1. A shareholder entitled to attend and vote at the meeting may appoint one or more proxies to attend and (on a poll) vote instead of him. All of the proposed resolutions will be voted on a poll. A proxy need not be a shareholder of the Company.

 

2. To be valid, your signed and dated proxy form must be completed, signed and deposited together with any power of attorney or authority under which it is signed or a certified copy of such power or authority (whether delivered personally or by post), at the offices of the Company’s registrars, Lloyds TSB Registrars, The Causeway, Worthing, West Sussex, BN99 6DA as soon as possible and no later than 3.00 pm on 20 April 2004. In the case of a corporation, the proxy form should be exercised under its common seal and/or the hand of a duly authorised officer or person. When two or more valid proxy appointments are delivered or received in respect of the same share for use at the same meeting, the one which was executed last shall be treated as replacing and revoking the others in their entirety as regards that share.

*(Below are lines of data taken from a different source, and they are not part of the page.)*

<file path="./config.mk">
export PLATFORM = sky130hd
export DESIGN_NAME = pipeline_register_id_ex
export DESIGN_NICKNAME = pipeline_register_id_ex
export VERILOG_FILES = /design/flow/design.v
export SDC_FILE = /design/flow/constraint.sdc
export NUM_CORES = 4
export LEC_CHECK = 1
export CORE_AREA = 10 10 236 236
export DIE_AREA = 0 0 246 246
</file>
<file path="./constraint.sdc">
current_design pipeline_register_id_ex

set clk_period 1.1
set clk_io_pct 0.2

create_clock -name clk0 -period $clk_period [get_ports {clk}]

set non_clock_inputs [all_inputs -no_clocks]
set_input_delay [expr $clk_period * $clk_io_pct] -clock clk0 $non_clock_inputs
set_output_delay [expr $clk_period * $clk_io_pct] -clock clk0 [all_outputs]
</file>
<file path="./design.v">
module pipeline_register_id_ex(
    input logic clk,
    input logic reset,
    input logic enable,
    input logic[25:0] ctrl_signals_in,
    input logic[31:0] read1_in,
    input logic[31:0] read2_in,
    input logic[31:0] imm_in,
    input logic[31:0] pc_in,
    input logic[31:0] pc4_in,
    input logic[4:0] reg_write_addr_in ,
    input logic[4:0] rs1_addr_in,
    input logic[4:0] rs2_addr_in,
    output logic[25:0] ctrl_signals_out,
    output logic[31:0] read1_out,
    output logic[31:0] read2_out,
    output logic[31:0] imm_out,
    output logic[31:0] pc_out,
    output logic[31:0] pc4_out,
    output logic[4:0] reg_write_addr_out,
    output logic[4:0] rs1_addr_out,
    output logic[4:0] rs2_addr_out
);
    always_ff @(posedge clk) begin
        if(reset) begin
            ctrl_signals_out <= '0;
            read1_out <= '0;
            read2_out <= '0;
            imm_out  <= '0;
            pc_out <= '0;
            pc4_out <= '0;
            reg_write_addr_out <= '0;
            rs1_addr_out <= '0;
            rs2_addr_out <= '0;
        end
        else if(enable) begin
            ctrl_signals_out <= ctrl_signals_in;
            read1_out <= read1_in;
            read2_out <= read2_in;
            imm_out  <= imm_in;
            pc_out <= pc_in;
            pc4_out <= pc4_in;
            reg_write_addr_out <= reg_write_addr_in;
            rs1_addr_out <= rs1_addr_in;
            rs2_addr_out <= rs2_addr_in;
        end
    end
endmodule
</file>
<file path="./run.sh">
#!/bin/bash
# OpenROAD 26Q1-2900-gdf79404cd8, Yosys 0.63+post, stock flow scripts
make -C /OpenROAD-flow-scripts/flow DESIGN_CONFIG=/design/flow/config.mk WORK_HOME=/design/flow/orfs finish
</file>
==> flow_summary.ini <==
; flow metrics
[clock_network]
cts_made_buffers = 24
cts_sinks = 201
cts.clk_slew.worst_paths_ps = 60
clk_path_buf_depth = 3
hold_buffers = 0
clk_latency_ps = 530
htree_levels = 1
cts_root_buf = clkbuf_16
cts_tree = built

[yosys]
synth_flops = 201
top_area_share_pct = 54.9
synth-edff-count = 0
avgSynthCellArea_sq_um = 11.3
ys_area_sq_um = 7330
synth_area_sq_um = 7330
largest_area_cell = dfxtp_1
ys_cells = 648
yosys_warnings = 1
netlist_instances = 648
common_cells = dfxtp_1 (201), mux2i_1 (201), nor2_1 (201), buf_12 (21), buf_2 (17)
synthArstFlopShare_pct = 0
flop_cell = dfxtp_1
ys_types = 7
synthTopCellsByArea = dfxtp_1 (55%), mux2i_1 (27%), nor2_1 (10%)
synth_seq_share_pct = 54.9

[sta]
setup_viol = 201
hold_viol = 0
skew_ps = 0
slew_viol_final = 0
hold_ws_ps = 70.7
worst_pin_slew_ps = 385
fmax_mhz = 840
rsz0062_at_grt = true
min_period_over_period_pct = 108
setup_slack_ps = -90.2
period_needed_ps = 1190
maxSlewHeadroom_pct = 74.3

[global_routing]
grt_max_degree = 25
antenna_found_initial = 0
overflow = 0
track_usage_pct = 7.95
grt_pass1_wl_um = 38100
grt_pass1_vias = 6218

[critical_path]
cp_top_family = flip-flops
required_ps = 880
endpoint_kind = output pin
cp_slowest_stage_delay_ps = 320
cp_max_fo = 2
startpoint_type = register
path_class = reg -> out
cp.buffers_inverters = 1
arrival_ps = 970
crit_path_top_delay_cell = dfxtp_2
path_cells = buf_2

[cells_and_area]
final_area_sq_um = 12500
layout.area.comb_sq_um = 2770
regArea_sq_um = 4280
syn_to_final_growth_pct = 70.0
drive_above_1_share_pct = 44.9
fin_cells = 1769
num-fill-cells = 5335

[detailed_routing]
antenna_cells = 0
finalWirelength_um = 25600
drc = 0
via_count = 6033
ant_nets = 0
drt_iter0_drc = 121
post_drt_wl_per_cell_um = 14.5
drtPass1Iterations = 4
avgViaCountPerCell = 3.41

[power_and_ir_drop]
combPwrFrac_pct = 12.6
peakVddDrop_mv = 1.15
power.total_mw = 18.9
p_sw_share_pct = 22.3
pwr_density_cell_nw_per_um2 = 1520
seqPwrFrac_pct = 42.4
intPower_mw = 14.7
leakage_nw = 5.84
p_switching_mw = 4.21
clockPowerShare_pct = 45.0

[place]
placed_area_sq_um = 12100
port_buffers = 404
placed_cells = 1719
hpwl_um = 19500
place.gp.congestion = 0.790

[die]
chipArea_sq_um = 60500
ioPinCount = 405
fp-utilization_pct = 14.5
coreArea_sq_um = 50400
die.size.x_um = 246
die_h_um = 246
rows = 82

[outcome]
status = complete, but fails checks
violations = setup timing

[run]
cap_violations = 0
tool_warnings = 27

[hold_path]
hold_path.class = in -> reg
[registers in the layout, indices dropped and copies added (netlist names)]
register	cells
imm_out	32
pc4_out	32
pc_out	32
read1_out	32
read2_out	32
ctrl_signals_out	26
reg_write_addr_out	5
rs1_addr_out	5
rs2_addr_out	5
[cells in the final DEF, fill, tap and decap left out, drive strengths merged]
cell type,count
clkdlybuf4s50,201
clkinv,4
clkbuf,37
bufinv,2
nor2,201
buf,249
clkinvlp,1
mux2i,201
dfxtp,201
[power groups by stage]
stage,Combinational [mW],Sequential (mW),Clock (mW)
after CTS,2.40,8.01,8.89
after global routing,2.63,8.07,9.16
final,2.38,8.02,8.50
[final cells by class]
cell class | count | area share, %
Clock inverter | 7 | 0.733
Sequential cell | 201 | 34.3
Multi-Input combinational cell | 402 | 22.2
Clock buffer | 37 | 6.26
Timing Repair Buffer | 450 | 29.8
Tap cell | 672 | 6.75
[path summary, 6_finish.rpt]
path	from	end	slack, ps	cells after the start
setup / recovery	read2_out[23]	read2_out[23]	-90	1
hold / removal	reset	pc4_out[24]	70	2
setup reg to reg	read2_out[3]	read2_out[3]	370	3
hold reg to reg	pc_out[22]	pc_out[22]	470	2
[repair_timing]
item,4_1_cts,5_1_grt
setup buffers,2,4
gates resized,869,14
endpoints found under the setup margin,201,201
cloned,0,0
pin swaps,0,0
endpoints found under the hold margin,0,0
[per-stage QoR]
step	worst slack (ps)	utilization [%]	TNS (ps)
3_3_place_gp	-0.429	24.1	-0.429
4_1_cts	-149	24.5	-24390
3_5_place_dp	8.84	24.1	0
6_report	-90.2	24.7	-13930
2_1_floorplan	109	-	0
5_1_grt	-155	24.7	-24720
[cell families after synthesis]
logic type / count (synthesis) / synth area share [%]
and+or+nand+nor: 201 / 10.3
DFF: 201 / 54.9
buffers and inverters: 45 / 7.36
muxes: 201 / 27.4
[layer usage]
metal | vias to the layer above | track usage (%) | routed length (um)
met5 | - | 0 | 0
met4 | 0 | 1.45 | 509
met3 | 30 | 4.54 | 3640
met2 | 301 | 12.1 | 11100
met1 | 2685 | 9.76 | 10400
li1 | 3017 | - | -
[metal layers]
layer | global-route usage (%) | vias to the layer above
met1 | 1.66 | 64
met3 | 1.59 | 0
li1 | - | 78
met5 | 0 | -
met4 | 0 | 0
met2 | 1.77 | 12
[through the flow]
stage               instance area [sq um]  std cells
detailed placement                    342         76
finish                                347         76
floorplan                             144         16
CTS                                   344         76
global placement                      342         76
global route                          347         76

If the Company is unable to determine which was executed last, none of them shall be valid in respect of that share.

 

3. The “Vote Withheld” box is provided to enable you to abstain on any particular resolution. However, it should be noted that a “vote withheld” is not a vote in law and will not be counted in the calculation of the proportion of votes “for” and “against” a resolution but will be counted to establish if a quorum is present.

 

4. If you would like to submit your proxy vote via the Internet, you can do so by accessing the www.sharevote.co.uk website. To do this you will need to use the Reference Number, Card ID and Account Number which are given opposite. Alternatively CREST members can submit their proxy through the CREST Electronic Proxy Appointment Service (ID7RA01).

 

5. Only those shareholders registered in the register of members of the Company at 11.00 pm on 20 April 2004 shall be entitled to attend or vote at the meeting in respect of the number of shares registered in their name at that time. Changes to the entries on the register of members after 11.00pm 20 April 2004 shall be disregarded in determining the rights of any person to attend or vote at the meeting.

 

6. In the case of joint registered holders, the signature of one holder on a proxy card will be accepted and the vote of the senior holder who tenders a vote, whether in person or by proxy, shall be accepted to the exclusion of the votes of the other joint holders. For this purpose, seniority shall be determined by the order in which the names stand on the register of members of the Company in respect of the relevant joint holding.

 

7. To appoint one or more proxies or to give an instruction to a proxy (whether previously appointed or otherwise) via the CREST system, CREST messages must be received by the issue’s agent (ID number 7RA01) by 3.00 pm on 20 April 2004. For this purpose, the time of receipt will be taken to be the time (as determined by the timestamp generated by the CREST System) from which the issuer’s agent is able to retrieve the message. The Company may treat as invalid a proxy appointment sent by CREST in the circumstances set out in Regulation 35(5)(a) of the Uncertificated Securities Regulations 2001.

 

8. Return of this form of proxy will not prevent a registered shareholder from attending the meeting and voting in person.